Required work -> Beginning with the line containing "export SYNTH_ARGS = -nofsm -noshare", give every line again exactly as it is, ending with the last line of the entries.

(Stored data entries)

<file path="config.mk">
export PLATFORM = sky130hd
export DESIGN_NAME = msr_startup_regs
export DESIGN_NICKNAME = d
export VERILOG_FILES = /design/src/verilog/msr_pkg.sv /design/src/verilog/msr_startup_regs.sv /design/src/verilog/msr_rate_tick.sv
export SDC_FILE = /design/constraint.sdc
export NUM_CORES = 1
export LEC_CHECK = 0
export BUFFER_PORTS_ARGS = -buffer_cell sky130_fd_sc_hd__buf_2
export CAP_MARGIN = 20
export CORE_MARGIN = 4
export CORE_UTILIZATION = 40
export DETAILED_ROUTE_END_ITERATION = 8
export PLACE_DENSITY = 0.6
export SLEW_MARGIN = 25
export SYNTH_ARGS = -nofsm -noshare
export SYNTH_HDL_FRONTEND = slang
export SYNTH_SLANG_ARGS = --single-unit
</file>
<file path="constraint.sdc">
create_clock -name i_sys_clk -period 3.9 [get_ports i_sys_clk]
set_clock_uncertainty 0.1 [all_clocks]
set_input_delay 0 -clock i_sys_clk [delete_from_list [all_inputs] [get_ports i_sys_clk]]
set_output_delay 0 -clock i_sys_clk [all_outputs]
set_load 0.01 [all_outputs]
</file>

Exercise answer ->
export SYNTH_ARGS = -nofsm -noshare
export SYNTH_HDL_FRONTEND = slang
export SYNTH_SLANG_ARGS = --single-unit
</file>
<file path="constraint.sdc">
create_clock -name i_sys_clk -period 3.9 [get_ports i_sys_clk]
set_clock_uncertainty 0.1 [all_clocks]
set_input_delay 0 -clock i_sys_clk [delete_from_list [all_inputs] [get_ports i_sys_clk]]
set_output_delay 0 -clock i_sys_clk [all_outputs]
set_load 0.01 [all_outputs]
</file>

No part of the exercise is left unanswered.